Oxygen levels in water bodies can be depressed by the discharge of oxygen-depleting materials (measured in aggregate as biochemical oxygen demand, BOD, from wastewater treatment facilities), from the decomposition of organic matter including algae generated during nutrient-induced blooms, and from the oxidation of ammonia and other nitrogen-based compounds. The Delaware Estuary has historically been plagued by anoxic and hypoxic conditions (the lack of oxygen or the severe depression of oxygen, respectively) that resulted from the discharge of raw and poorly treated wastewater. Although the estuary has seen a remarkable recovery since the 1960s, with fish such as striped bass and sturgeon now able to spawn (at least some of the time) within the estuary, dissolved oxygen remains a critical issue for the estuary because of continued depression of oxygen levels far below saturation and because of possible indirect effects from elevated nutrient loadings. 

Secchi Depth (measured in meters) is a measure of the clarity of water. It is determined by lowering a disk with black and white markings into the water, until the point at which the markings are no longer visible. The higher the secchi depth number, the clearer the water. Water clarity is important for the growth of submerged aquatic vegetation and the production of phytoplankton in the water. Like most estuaries, the Delaware Estuary has a natural area of low clarity, called the Estuary Turbidity Maximum (ETM), usually located where the salt water from the ocean meets the fresh water from the river.

Turbidity (like secchi depth, but measured in Nephelometric Turbidity Units) is also a measure of water clarity. Turbidity is determined using an instrument called a nephelometer, which measures how much light can pass through a fixed length of water.

Dissolved Organic Carbon (DOC) is a general term for organic molecules in an aquatic system. It serves as a food supplement for microorganisms and is an indicator of organic loadings in streams.

Silica is a compound of silicon and oxygen and is the most abundant element on Earth after oxygen.
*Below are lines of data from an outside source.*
<file path="src/design/bomb_audio_pkg.sv">
package bomb_audio_pkg;

  // one-cycle tick pulses, all from the same divider count
  typedef struct packed {
    logic base;
    logic fast;
    logic faster;
  } tick_strobes_t;

  // displayed countdown time m:ss
  typedef struct packed {
    logic [2:0] min;
    logic [2:0] sec_ten;
    logic [3:0] sec_one;
  } clock_time_t;

  // one tone: toggle spacing and toggle count (even, so audio ends low)
  typedef struct packed {
    logic [7:0] half_period;
    logic [9:0] toggles;
  } tone_cfg_t;

  // sound kinds, in falling priority
  typedef enum logic [1:0] {
    SND_ERROR,
    SND_BOOM,
    SND_PUZZLE,
    SND_TICK
  } sound_e;

  // tone table, half periods all distinct
  localparam tone_cfg_t TONE_ERROR  = '{half_period: 8'd12, toggles: 10'd10};
  localparam tone_cfg_t TONE_BOOM   = '{half_period: 8'd20, toggles: 10'd16};
  localparam tone_cfg_t TONE_PUZZLE = '{half_period: 8'd8, toggles: 10'd8};
  localparam tone_cfg_t TONE_TICK   = '{half_period: 8'd6, toggles: 10'd4};

  // tens-of-seconds limits for the tick zones at minute 0
  localparam logic [2:0] FAST_SEC_TEN   = 3'd3;
  localparam logic [2:0] FASTER_SEC_TEN = 3'd1;

  // tone table lookup by sound kind
  function automatic tone_cfg_t tone_of(sound_e kind);
    case (kind)
      SND_ERROR:  return TONE_ERROR;
      SND_BOOM:   return TONE_BOOM;
      SND_PUZZLE: return TONE_PUZZLE;
      default:    return TONE_TICK;
    endcase
  endfunction

endpackage

</file>
<file path="src/design/strobe_divider.sv">
`timescale 1ns/1ps

module strobe_divider
  import bomb_audio_pkg::*;
#(
  parameter int CLKS_PER_TICK = 200
) (
  input  logic          clk,
  input  logic          nrst,
  input  logic          start,
  output tick_strobes_t strobes
);

  localparam int HALF    = CLKS_PER_TICK / 2;
  localparam int QUARTER = CLKS_PER_TICK / 4;
  localparam int CW      = $clog2(CLKS_PER_TICK);

  logic [CW-1:0] cnt;
  logic          at_full;
  logic          at_half;
  logic          at_quarter;

  // wrap points of the single counter
  assign at_full = (cnt == CW'(CLKS_PER_TICK - 1));
  // half and quarter wraps decoded from the count on their own
  assign at_half    = ((int'(cnt) % HALF) == HALF - 1);
  assign at_quarter = ((int'(cnt) % QUARTER) == QUARTER - 1);

  always_ff @(posedge clk, negedge nrst) begin
    if (!nrst) begin
      cnt     <= '0;
      strobes <= '0;
    end else if (start) begin
      // restart so the first base lands a full period after start
      cnt     <= '0;
      strobes <= '0;
    end else begin
      if (at_full) begin
        cnt <= '0;
      end else begin
        cnt <= cnt + CW'(1);
      end
      // registered strobes, one cycle wide
      strobes.base   <= at_full;
      strobes.fast   <= at_half;
      strobes.faster <= at_quarter;
    end
  end

  // all three strobes stay phase aligned
  a_base_aligned: assert property (
    @(posedge clk) disable iff (!nrst)
    strobes.base |-> (strobes.fast && strobes.faster)
  );

endmodule

</file>
<file path="src/design/countdown_timer.sv">
`timescale 1ns/1ps

module countdown_timer
  import bomb_audio_pkg::*;
#(
  parameter int START_MIN = 1
) (
  input  logic        clk,
  input  logic        nrst,
  input  logic        tick,
  input  logic        start,
  input  logic        freeze,
  output clock_time_t time_now,
  output logic        running,
  output logic        expired,
  output logic        expire_pulse
);

  localparam clock_time_t LOAD_TIME = '{min: 3'(START_MIN), sec_ten: 3'd0, sec_one: 4'd0};

  clock_time_t dec_time;
  logic        dec_zero;

  // mixed radix decrement: 9..0 seconds, 5..0 tens, then minutes
  always_comb begin
    dec_time = time_now;
    if (time_now.sec_one != 4'd0) begin
      dec_time.sec_one = time_now.sec_one - 4'd1;
    end else begin
      dec_time.sec_one = 4'd9;
      if (time_now.sec_ten != 3'd0) begin
        dec_time.sec_ten = time_now.sec_ten - 3'd1;
      end else begin
        // borrow from minutes
        dec_time.sec_ten = 3'd5;
        dec_time.min     = time_now.min - 3'd1;
      end
    end
  end

  assign dec_zero = (dec_time == '0);

  always_ff @(posedge clk, negedge nrst) begin
    if (!nrst) begin
      time_now     <= LOAD_TIME;
      running      <= 1'b0;
      expired      <= 1'b0;
      expire_pulse <= 1'b0;
    end else begin
      expire_pulse <= 1'b0;
      if (start) begin
        // reload and run, a new game
        time_now <= LOAD_TIME;
        running  <= 1'b1;
        expired  <= 1'b0;
      end else if (freeze) begin
        // game cleared, hold display as is
        running <= 1'b0;
      end else if (running && tick) begin
        time_now <= dec_time;
        if (dec_zero) begin
          // reached 0:00
          running      <= 1'b0;
          expired      <= 1'b1;
          expire_pulse <= 1'b1;
        end
      end
    end
  end

  // display digits stay in range
  a_digits_valid: assert property (
    @(posedge clk) disable iff (!nrst)
    (time_now.sec_one <= 4'd9) && (time_now.sec_ten <= 3'd5)
  );

endmodule

</file>
<file path="src/design/sound_sequencer.sv">
`timescale 1ns/1ps

module sound_sequencer
  import bomb_audio_pkg::*;
(
  input  logic          clk,
  input  logic          nrst,
  input  tick_strobes_t strobes,
  input  clock_time_t   time_now,
  input  logic          running,
  input  logic          error,
  input  logic          puzzle_clear,
  input  logic          game_clear,
  input  logic          expire_pulse,
  output logic          tone_req,
  output tone_cfg_t     tone_cfg,
  input  logic          tone_ack
);

  typedef enum logic [1:0] {
    IDLE,
    REQ,
    RELEASE
  } state_t;

  state_t     state;
  logic       tick_sel;
  logic [3:0] pending;
  logic [3:0] pending_next;
  logic [3:0] set_vec;
  logic [3:0] req_vec;
  logic [3:0] grant_mask;
  logic       grant;
  sound_e     grant_kind;

  // tick speed by zone, only at minute 0
  always_comb begin
    if (time_now.min == 3'd0 && time_now.sec_ten <= FASTER_SEC_TEN) begin
      tick_sel = strobes.faster;
    end else if (time_now.min == 3'd0 && time_now.sec_ten <= FAST_SEC_TEN) begin
      tick_sel = strobes.fast;
    end else begin
      tick_sel = strobes.base;
    end
  end

  // new events this cycle, one bit per sound kind
  always_comb begin
    set_vec             = '0;
    set_vec[SND_ERROR]  = error;
    set_vec[SND_BOOM]   = game_clear | expire_pulse;
    set_vec[SND_PUZZLE] = puzzle_clear;
    // no ticks once the clock stops
    set_vec[SND_TICK]   = running & tick_sel & ~game_clear;
  end

  // a tick left over from before the stop is never played
  always_comb begin
    req_vec           = pending;
    req_vec[SND_TICK] = pending[SND_TICK] & running;
  end

  // fixed priority, lowest enum value wins
  always_comb begin
    if (req_vec[SND_ERROR]) begin
      grant_kind = SND_ERROR;
    end else if (req_vec[SND_BOOM]) begin
      grant_kind = SND_BOOM;
    end else if (req_vec[SND_PUZZLE]) begin
      grant_kind = SND_PUZZLE;
    end else begin
      grant_kind = SND_TICK;
    end
  end

  assign grant      = (state == IDLE) && (|req_vec);
  assign grant_mask = grant ? (4'b0001 << grant_kind) : 4'b0000;

  // repeats merge, a fresh event on the grant cycle stays pending
  always_comb begin
    pending_next           = (pending & ~grant_mask) | set_vec;
    pending_next[SND_TICK] = pending_next[SND_TICK] & running;
  end

  always_ff @(posedge clk, negedge nrst) begin
    if (!nrst) begin
      state    <= IDLE;
      tone_req <= 1'b0;
      pending  <= '0;
    end else begin
      pending <= pending_next;
      case (state)
        IDLE: begin
          if (grant) begin
            tone_req <= 1'b1;
            state    <= REQ;
          end
        end
        REQ: begin
          // tone finished
          if (tone_ack) begin
            tone_req <= 1'b0;
            state    <= RELEASE;
          end
        end
        RELEASE: begin
          // wait for ack low before the next request
          if (!tone_ack) begin
            state <= IDLE;
          end
        end
        default: begin
          state    <= IDLE;
          tone_req <= 1'b0;
        end
      endcase
    end
  end

  // tone payload, loaded only at grant
  always_ff @(posedge clk) begin
    if (grant) begin
      tone_cfg <= tone_of(grant_kind);
    end
  end

  // req may only drop after the tone generator acked
  a_req_held: assert property (
    @(posedge clk) disable iff (!nrst)
    $fell(tone_req) |-> $past(tone_ack)
  );

  // payload frozen for the whole request
  a_cfg_stable: assert property (
    @(posedge clk) disable iff (!nrst)
    (tone_req && $past(tone_req)) |-> $stable(tone_cfg)
  );

endmodule

</file>
<file path="src/design/tone_gen.sv">
`timescale 1ns/1ps

module tone_gen
  import bomb_audio_pkg::*;
(
  input  logic      clk,
  input  logic      nrst,
  input  logic      req,
  input  tone_cfg_t cfg,
  output logic      ack,
  output logic      audio
);

  logic       busy;
  logic [7:0] hp_cnt;
  logic [9:0] tog_cnt;
  logic       hp_done;
  logic       last_toggle;

  // half period elapsed, toggle now
  assign hp_done     = (hp_cnt == cfg.half_period);
  assign last_toggle = hp_done && ((tog_cnt + 10'd1) == cfg.toggles);

  always_ff @(posedge clk, negedge nrst) begin
    if (!nrst) begin
      busy    <= 1'b0;
      ack     <= 1'b0;
      audio   <= 1'b0;
      hp_cnt  <= '0;
      tog_cnt <= '0;
    end else if (busy) begin
      if (hp_done) begin
        audio   <= ~audio;
        hp_cnt  <= 8'd1;
        tog_cnt <= tog_cnt + 10'd1;
        // even toggle count, audio is low again here
        if (last_toggle) begin
          busy <= 1'b0;
          ack  <= 1'b1;
        end
      end else begin
        hp_cnt <= hp_cnt + 8'd1;
      end
    end else if (ack) begin
      // hold ack until the sequencer drops req
      audio <= 1'b0;
      if (!req) begin
        ack <= 1'b0;
      end
    end else begin
      // idle, silent until a new request
      audio <= 1'b0;
      if (req) begin
        busy    <= 1'b1;
        hp_cnt  <= 8'd1;
        tog_cnt <= '0;
      end
    end
  end

  // speaker is silent whenever a tone is reported done
  a_quiet_on_ack: assert property (
    @(posedge clk) disable iff (!nrst)
    ack |-> !audio
  );

endmodule

</file>
<file path="src/design/bomb_audio_top.sv">
`timescale 1ns/1ps

module bomb_audio_top
  import bomb_audio_pkg::*;
#(
  parameter int CLKS_PER_TICK = 200,
  parameter int START_MIN     = 1
) (
  input  logic        clk,
  input  logic        nrst,
  input  logic        start,
  input  logic        error,
  input  logic        puzzle_clear,
  input  logic        game_clear,
  output logic        audio,
  output clock_time_t time_now,
  output logic        expired
);

  tick_strobes_t strobes;
  logic          running;
  logic          expire_pulse;
  logic          tone_req;
  logic          tone_ack;
  tone_cfg_t     tone_cfg;

  // tick strobes, restarted with the countdown
  strobe_divider #(
    .CLKS_PER_TICK(CLKS_PER_TICK)
  ) u_strobe_divider (
    .clk    (clk),
    .nrst   (nrst),
    .start  (start),
    .strobes(strobes)
  );

  // game clear freezes the display
  countdown_timer #(
    .START_MIN(START_MIN)
  ) u_countdown_timer (
    .clk         (clk),
    .nrst        (nrst),
    .tick        (strobes.base),
    .start       (start),
    .freeze      (game_clear),
    .time_now    (time_now),
    .running     (running),
    .expired     (expired),
    .expire_pulse(expire_pulse)
  );

  sound_sequencer u_sound_sequencer (
    .clk         (clk),
    .nrst        (nrst),
    .strobes     (strobes),
    .time_now    (time_now),
    .running     (running),
    .error       (error),
    .puzzle_clear(puzzle_clear),
    .game_clear  (game_clear),
    .expire_pulse(expire_pulse),
    .tone_req    (tone_req),
    .tone_cfg    (tone_cfg),
    .tone_ack    (tone_ack)
  );

  // req/ack handshake with the sequencer
  tone_gen u_tone_gen (
    .clk  (clk),
    .nrst (nrst),
    .req  (tone_req),
    .cfg  (tone_cfg),
    .ack  (tone_ack),
    .audio(audio)
  );

endmodule

</file>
Trace amounts are commonly found in all natural water supplies.

Phosphates enter waterways from human and animal waste, phosphorus rich bedrock, laundry, cleaning, industrial effluents, and fertilizer runoff. Phosphates are a nutrient for plant growth, but can become detrimental to a water body in high levels. Increased phosphates can over fertilize aquatic plants, causing increased eutrophication and subsequent decreased dissolved oxygen levels.